You can use rolling grids when you load/generate data (such as chunks of the world) in a grid locally around some position; typically the player's position. As the position moves, you load/generate new chunks in front, and destroy the ones that are now further away in order to keep the loaded chunks centered around the position in focus. You have to make sure yourself that you don't have cells loaded that are too far apart, and you also need to not attempt to read cells that are further out than the currently loaded area.
Usage
When creating the grid you'll need to know the maximum size of the area you may need to have loaded at once. E.g. you can create a 40x40 grid if you know you'll never have chunks loaded simultaneously that cover more than a 40x40 area.RollingGrid<LevelChunk> myRollingGrid = new RollingGrid (40, 40);
When a new data cell has been loaded/generated you assign it to the grid like this:
myRollingGrid[x, y] = myNewLevelChunk;
When you have destroyed a data cell, you must set it to null in the rolling grid:
myRollingGrid[x, y] = null;
That's it!
RollingGrid class
Note about the code: You'll have to replace Logic.LogError() with your own favorite logging mechanism of choice.public class RollingGrid<T> where T : class {
private int m_SizeX, m_SizeY;
private int[] m_ColItems, m_RowItems;
private int[] m_ColIndices, m_RowIndices;
private T[,] m_Grid;
public RollingGrid (int sizeX, int sizeY) {
m_SizeX = sizeX;
m_SizeY = sizeY;
m_Grid = new T[sizeX, sizeY];
m_ColItems = new int[sizeX];
m_RowItems = new int[sizeY];
m_ColIndices = new int[sizeX];
m_RowIndices = new int[sizeY];
}
public T this[int x, int y] {
get {
int modX = Util.Mod (x, m_SizeX);
int modY = Util.Mod (y, m_SizeY);
if ((m_ColIndices[modX] != x && m_ColItems[modX] > 0) ||
(m_RowIndices[modY] != y && m_RowItems[modY] > 0))

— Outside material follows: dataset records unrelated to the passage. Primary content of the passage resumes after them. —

==> config.mk <==
export PLATFORM = sky130hd
export DESIGN_NAME = rxbe_rx_back_end
export DESIGN_NICKNAME = d
export VERILOG_FILES = /design/src/inc/rxbe_pkg.sv /design/src/core/rxbe_phase_fifo.sv /design/src/core/rxbe_rx_back_end.sv
export VERILOG_INCLUDE_DIRS = /design/src /design/src/inc
export SDC_FILE = /design/constraint.sdc
export NUM_CORES = 1
export LEC_CHECK = 0
export ABC_CLOCK_PERIOD_IN_PS = 7100
export BUFFER_PORTS_ARGS = -buffer_cell sky130_fd_sc_hd__buf_2
export CORE_ASPECT_RATIO = 1.4
export CORE_MARGIN = 3
export CORE_UTILIZATION = 58
export DETAILED_ROUTE_END_ITERATION = 6
export GPL_TIMING_DRIVEN = 0
export PLACE_DENSITY = 0.77
export SLEW_MARGIN = 25
export SYNTH_ARGS = -nofsm -noshare
export SYNTH_HDL_FRONTEND = slang
export SYNTH_HIERARCHICAL = 1
export SYNTH_SLANG_ARGS = --single-unit
==> constraint.sdc <==
create_clock -name mclk -period 7.1 [get_ports mclk]
set_clock_uncertainty 0.15 [all_clocks]
set_input_delay 1.065 -clock mclk [delete_from_list [all_inputs] [get_ports mclk]]
set_output_delay 1.065 -clock mclk [all_outputs]
set_load 0.01 [all_outputs]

Logic.LogError ("Position ("+x+","+y+") is outside "
+"of RollingGrid<"+typeof (T).Name+"> current area.");
return m_Grid[modX, modY];
}
set {
int modX = Util.Mod (x, m_SizeX);
int modY = Util.Mod (y, m_SizeY);
// Check against book-keeping
if (m_ColItems[modX] > 0 && m_ColIndices[modX] != x)

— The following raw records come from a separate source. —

--- src/pkg/fasm_pkg.sv ---
`default_nettype none
package fasm_pkg;
	// Sizes of the supervised groups
	localparam int NF = 4;
	localparam int NA = 4;
	localparam int IW = 2;
	localparam int NP = NF + NA + 2;
	localparam int FW = 5;
	localparam int NEV = 3;
	// Register byte offsets
	localparam logic [7:0] A_CTRL = 8'h00;
	localparam logic [7:0] A_FCFG = 8'h04;
	localparam logic [7:0] A_STAT = 8'h08;
	localparam logic [7:0] A_ACK = 8'h0C;
	localparam logic [7:0] A_ISTAT = 8'h10;
	localparam logic [7:0] A_ICLR = 8'h14;
	localparam logic [7:0] A_IEN = 8'h18;
	// Control bit positions and reset value
	localparam int C_SERVO = 0;
	localparam int C_START = 1;
	localparam int C_LOCATE = 2;
	localparam int C_PC_ACT = 3;
	localparam int C_PC_ERR = 4;
	localparam int C_CARD = 5;
	localparam int C_INHIB = 6;
	localparam logic [6:0] CTRL_RST = 7'h02;
	// Per-fault config field: reaction, ack class, encoder flag
	localparam int F_REACT = 0;
	localparam int F_ACK = 2;
	localparam int F_ENC = 4;
	localparam logic [1:0] RC_NONE = 2'h0;
	localparam logic [1:0] RC_RAMP = 2'h1;
	localparam logic [1:0] RC_COAST = 2'h2;
	localparam logic [1:0] RC_QUICK = 2'h3;
	localparam logic [1:0] AK_POWER = 2'h0;
	localparam logic [1:0] AK_INSTANT = 2'h1;
	localparam logic [1:0] AK_GATING = 2'h2;
	// Status register fields
	localparam int ST_FACT = 0;
	localparam int ST_AACT = 4;
	localparam int ST_FFI = 8;
	localparam int ST_FAI = 10;
	localparam int ST_FOK = 12;
	localparam int ST_AOK = 13;
	localparam int ST_ACKD = 14;
	// Interrupt event bits
	localparam int EV_FAULT = 0;
	localparam int EV_ALARM = 1;
	localparam int EV_CLEAR = 2;
	// Display kinds
	localparam logic [1:0] DK_NONE = 2'h0;
	localparam logic [1:0] DK_FAULT = 2'h1;
	localparam logic [1:0] DK_ALARM = 2'h2;
	// Timebase: quarter-second tick, hold-off in ticks
	localparam int CLK_HZ = 25000000;
	localparam int QUARTER_MS = 250;
	localparam int QUARTER_CYC_DEF = CLK_HZ / 1000 * QUARTER_MS;
	localparam int TB_W = 23;
	localparam int HOLD_S = 5;
	localparam int HOLD_TICKS = HOLD_S * 1000 / QUARTER_MS;
	localparam int HW = 5;
	// Carriers
	typedef struct packed {
		logic rdy_green;
		logic rdy_red;
		logic link_green;
		logic link_red;
	} fasm_lamp_t;
	typedef struct packed {
		logic ramp_stop_reaction;
		logic coast_stop_reaction;
		logic quick_stop_reaction;
	} fasm_stop_t;
	typedef struct packed {
		logic [1:0] kind;
		logic [IW-1:0] index;
		logic multi;
	} fasm_disp_t;
endpackage
`default_nettype wire

--- src/hdl/fasm_top.sv ---
// Implementation choices: the register offsets and the APB interface to the registers.
`default_nettype none
module fasm_top
	import fasm_pkg::*;
#(
	parameter int QUARTER_CYC = fasm_pkg::QUARTER_CYC_DEF
)(
	input wire logic sys_clk,
	input wire logic reset_n,
	input wire logic psel,
	input wire logic penable,
	input wire logic pwrite,
	input wire logic [7:0] paddr,
	input wire logic [31:0] pwdata,
	output logic [31:0] prdata,
	output logic pready,
	output logic pslverr,
	input wire logic [fasm_pkg::NF-1:0] fault_cause,
	input wire logic [fasm_pkg::NA-1:0] alarm_cause,
	input wire logic panel_button,
	input wire logic reset_di,
	output fasm_pkg::fasm_lamp_t lamp,
	output fasm_pkg::fasm_stop_t stop,
	output fasm_pkg::fasm_disp_t disp,
	output logic irq
);
	import fasm_pkg::*;

	typedef struct packed {
		logic [NP-1:0] p1;
		logic [NP-1:0] p2;
		logic [NP-1:0] p3;
		logic [NP-1:0] pf;
		logic rdi_prev;
		logic btn_prev;
		logic [6:0] ctrl;
		logic [NF*FW-1:0] fcfg;
		logic [NF-1:0] latched;
		logic [NF-1:0] acked;
		logic [NA-1:0] aprev;
		logic [IW-1:0] ff_idx;
		logic [IW-1:0] fa_idx;
		logic ff_ok;
		logic fa_ok;
		logic [NEV-1:0] istat;
		logic [NEV-1:0] ien;
		logic [TB_W-1:0] tb_cnt;
		logic [2:0] phase;
		logic [HW-1:0] hold_cnt;
		logic [31:0] prdata;
		logic pslverr;
		logic irq;
		fasm_lamp_t lamp;
		fasm_stop_t stop;
		fasm_disp_t disp;
	} fasm_state_t;

	fasm_state_t s;
	fasm_state_t next_s;
	logic [1:0] rst_q;
	logic rst_ok;

	// Index of the lowest set bit, zero when none
	function automatic logic [IW-1:0] fasm_lowest(input logic [3:0] v);
		fasm_lowest = '0;
		for (int i = 3; i >= 0; i--)
		begin
			if (v[i])
				fasm_lowest = IW'(i);
		end
	endfunction

	// Class field of one fault
	function automatic logic [1:0] fasm_cls(input logic [NF*FW-1:0] c,
		input int i);
		fasm_cls = c[FW*i+F_ACK +: 2];
	endfunction

	////////////////////////////////////////////////////////////////////////
	// Reset release: async assert, two-flop synchronous release
	always_ff @(posedge sys_clk or negedge reset_n)
	begin
		if (!reset_n)
			rst_q <= 2'h0;
		else
			rst_q <= {rst_q[0], 1'b1};
	end
	assign rst_ok = rst_q[1];

	////////////////////////////////////////////////////////////////////////
	// Decoded views of the current state
	logic [NF-1:0] cause;
	logic [NA-1:0] acause;
	logic btn_rise;
	logic rdi_rise;
	logic wr;
	logic ack_req;
	logic tick;
	logic expire;
	logic inhib;
	logic [NF-1:0] act;
	logic any_fa;

	assign cause = s.pf[NF-1:0];
	assign acause = s.pf[NF+NA-1:NF];
	assign btn_rise = s.pf[NF+NA] & ~s.btn_prev;
	assign rdi_rise = s.pf[NF+NA+1] & ~s.rdi_prev;
	assign wr = psel & penable & pwrite;
	// Software ack and the digital reset input act alike
	assign ack_req = rdi_rise | (wr && paddr == A_ACK && pwdata[0]);
	assign tick = s.tb_cnt == TB_W'(QUARTER_CYC - 1);
	assign expire = tick && s.hold_cnt == HW'(HOLD_TICKS - 1);
	assign inhib = s.ctrl[C_INHIB];
	assign act = s.latched & ~s.acked;
	assign any_fa = (act != '0) || (acause != '0);

	////////////////////////////////////////////////////////////////////////
	// Next-state logic
	always_comb
	begin
		logic [NEV-1:0] ev;
		logic [1:0] cls;
		logic inst;
		logic c_any;
		logic q_any;
		logic r_any;
		ev = '0;
		cls = '0;
		inst = 1'b0;
		c_any = 1'b0;
		q_any = 1'b0;
		r_any = 1'b0;
		next_s = s;

		// Pin synchronisers; a change counts once stages 2 and 3 agree
		next_s.p1 = {reset_di, panel_button, alarm_cause, fault_cause};
		next_s.p2 = s.p1;
		next_s.p3 = s.p2;
		for (int i = 0; i < NP; i++)
		begin
			if (s.p2[i] == s.p3[i])
				next_s.pf[i] = s.p3[i];
		end
		next_s.btn_prev = s.pf[NF+NA];
		next_s.rdi_prev = s.pf[NF+NA+1];

		// Quarter-second timebase; phase bits give 2, 1 and 0.5 Hz
		next_s.tb_cnt = tick ? '0 : s.tb_cnt + 1'b1;
		if (tick)
			next_s.phase = s.phase + 3'h1;

		// Fault latching and acknowledgement per class
		for (int i = 0; i < NF; i++)
		begin
			cls = fasm_cls(s.fcfg, i);
			inst = (cls == AK_INSTANT) || (cls == AK_GATING && inhib);
			if (cause[i] && !s.latched[i])
			begin
				next_s.latched[i] = 1'b1;
				next_s.acked[i] = 1'b0;
				ev[EV_FAULT] = 1'b1;
			end
			else if (s.latched[i] && !cause[i] && inst)
			begin
				next_s.latched[i] = 1'b0;
				next_s.acked[i] = 1'b0;
				ev[EV_CLEAR] = 1'b1;
			end
			else if (s.latched[i] && ack_req && inst)
				next_s.acked[i] = 1'b1;
			// Power-cycle class has no clearing branch at all
			if (expire && s.acked[i] && cause[i])
			begin
				next_s.acked[i] = 1'b0;
				ev[EV_FAULT] = 1'b1;
			end
		end

		// Hold-off timer; any button press or new ack restarts it
		if ((s.acked & cause) == '0 || btn_rise || ack_req)
			next_s.hold_cnt = '0;
		else if (expire)
			next_s.hold_cnt = '0;
		else if (tick)
			next_s.hold_cnt = s.hold_cnt + 1'b1;

		// First fault stays first while it remains active
		if (act == '0)
			next_s.ff_ok = 1'b0;
		else if (!s.ff_ok || !act[s.ff_idx])
		begin
			next_s.ff_idx = fasm_lowest(act);
			next_s.ff_ok = 1'b1;
		end
		// Alarms acknowledge themselves: active equals cause
		if (acause == '0)
			next_s.fa_ok = 1'b0;
		else if (!s.fa_ok || !acause[s.fa_idx])
		begin
			next_s.fa_idx = fasm_lowest(acause);
			next_s.fa_ok = 1'b1;
		end
		next_s.aprev = acause;
		if ((acause & ~s.aprev) != '0)
			ev[EV_ALARM] = 1'b1;

		// Strongest reaction among active faults wins
		for (int i = 0; i < NF; i++)
		begin
			if (act[i])
			begin
				if (s.fcfg[FW*i+F_ENC])
					c_any = 1'b1;
				else if (s.fcfg[FW*i+F_REACT +: 2] == RC_COAST)
					c_any = 1'b1;
				else if (s.fcfg[FW*i+F_REACT +: 2] == RC_QUICK)
					q_any = 1'b1;
				else if (s.fcfg[FW*i+F_REACT +: 2] == RC_RAMP)
					r_any = 1'b1;
			end
		end
		next_s.stop.coast_stop_reaction = c_any;
		next_s.stop.quick_stop_reaction = q_any & ~c_any;
		next_s.stop.ramp_stop_reaction = r_any & ~q_any & ~c_any;

		// Display: faults hide alarms until all are acknowledged
		if (act != '0)
		begin
			next_s.disp.kind = DK_FAULT;
			next_s.disp.index = s.ff_idx;
			next_s.disp.multi = (act & (act - 1'b1)) != '0;
		end
		else if (acause != '0)
		begin
			next_s.disp.kind = DK_ALARM;
			next_s.disp.index = s.fa_idx;
			next_s.disp.multi = (acause & (acause - 1'b1)) != '0;
		end
		else
		begin
			next_s.disp.kind = DK_NONE;
			next_s.disp.index = '0;
			next_s.disp.multi = 1'b0;
		end

		// Drive lamp; orange is red and green together
		next_s.lamp.rdy_green = 1'b0;
		next_s.lamp.rdy_red = 1'b0;
		if (s.ctrl[C_LOCATE])
		begin
			next_s.lamp.rdy_red = 1'b1;
			next_s.lamp.rdy_green = s.phase[1];
		end
		else if (any_fa)
			next_s.lamp.rdy_red = s.phase[1];
		else if (s.ctrl[C_SERVO] && !s.ctrl[C_START])
			next_s.lamp.rdy_green = 1'b1;
		else
			next_s.lamp.rdy_red = 1'b1;

		// Link lamp; an error outranks activity indication
		next_s.lamp.link_green = 1'b0;
		next_s.lamp.link_red = 1'b0;
		if (s.ctrl[C_PC_ERR])
			next_s.lamp.link_red = 1'b1;
		else if (s.ctrl[C_CARD])
			next_s.lamp.link_green = s.phase[0];
		else if (s.ctrl[C_PC_ACT])
			next_s.lamp.link_green = s.phase[2];
		// Otherwise both stay dark

		// APB writes land in the access phase
		if (wr)
		begin
			if (paddr == A_CTRL)
				next_s.ctrl = pwdata[6:0];
			else if (paddr == A_FCFG)
				next_s.fcfg = pwdata[NF*FW-1:0];
			else if (paddr == A_IEN)
				next_s.ien = pwdata[NEV-1:0];
		end

		// Sticky events; a new event beats a clear in the same cycle
		next_s.istat = s.istat;
		if (wr && paddr == A_ICLR)
			next_s.istat = s.istat & ~pwdata[NEV-1:0];
		next_s.istat = next_s.istat | ev;
		next_s.irq = (next_s.istat & s.ien) != '0;

		// Read data is fetched in the setup cycle, one wait-free access
		if (psel && !penable)
		begin
			next_s.prdata = '0;
			next_s.pslverr = 1'b0;
			if (paddr == A_CTRL)
				next_s.prdata[6:0] = s.ctrl;
			else if (paddr == A_FCFG)
				next_s.prdata[NF*FW-1:0] = s.fcfg;
			else if (paddr == A_STAT)
			begin
				next_s.prdata[ST_FACT +: NF] = act;
				next_s.prdata[ST_AACT +: NA] = acause;
				next_s.prdata[ST_FFI +: IW] = s.ff_idx;
				next_s.prdata[ST_FAI +: IW] = s.fa_idx;
				next_s.prdata[ST_FOK] = s.ff_ok;
				next_s.prdata[ST_AOK] = s.fa_ok;
				next_s.prdata[ST_ACKD +: NF] = s.acked;
			end
			else if (paddr == A_ISTAT)
				next_s.prdata[NEV-1:0] = s.istat;
			else if (paddr == A_IEN)
				next_s.prdata[NEV-1:0] = s.ien;
			else if (paddr == A_ACK || paddr == A_ICLR)
				next_s.prdata = '0;
			else
				next_s.pslverr = 1'b1;
		end
	end

	////////////////////////////////////////////////////////////////////////
	// State register
	always_ff @(posedge sys_clk or negedge rst_ok)
	begin
		if (!rst_ok)
		begin
			s <= '0;
			s.ctrl <= CTRL_RST;
		end
		else
			s <= next_s;
	end

	// Outputs straight from flops, ready is the handshake term
	assign prdata = s.prdata;
	assign pslverr = s.pslverr;
	assign pready = psel & penable;
	assign lamp = s.lamp;
	assign stop = s.stop;
	assign disp = s.disp;
	assign irq = s.irq;
endmodule
`default_nettype wire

Logic.LogError ("Trying to write to col "+x+" ("+modX+") "
+"but space already occupied by col "+m_ColIndices[modX]);
if (m_RowItems[modY] > 0 && m_RowIndices[modY] != y)
Logic.LogError ("Trying to write to row "+y+" ("+modY+") "
+"but space already occupied by row "+m_RowIndices[modY]);
T existing = m_Grid[modX, modY];
// Early out if new and existing are the same
if (existing == value)
return;
// Don't allow overwriting
if (existing != null && value != null)
Logic.LogError ("Trying to write to cell "+x+","+y+" "
+"but cell is already occupied");
// Set value
m_Grid[modX, modY] = value;
// Do book-keeping
m_ColIndices[modX] = x;
m_RowIndices[modY] = y;
int delta = (value == null ? -1 : 1);
m_ColItems[modX] += delta;
m_RowItems[modY] += delta;
}
}
public T this[Point p] {
get { return this[p.x, p.y]; }
set { this[p.x, p.y] = value; }
}
}
You'll also need this Modulus function which return a number between 0 and period no matter of the input x is positive or negative. I use these modified modulus and division functions all over the place in my game, wherever I need to convert between different coordinate systems. public class Util {
public static int Mod (int x, int period) {
return ((x % period) + period) % period;
}
public static int Div (int x, int divisor) {
return (x - (((x % divisor) + divisor) % divisor)) / divisor;
}
}
If you're wondering why there's two native modulus (%) operations in there instead of simply only adding period if the number is negative, it's because I measured it to be faster than the cost incurred by a branch - see branch prediction.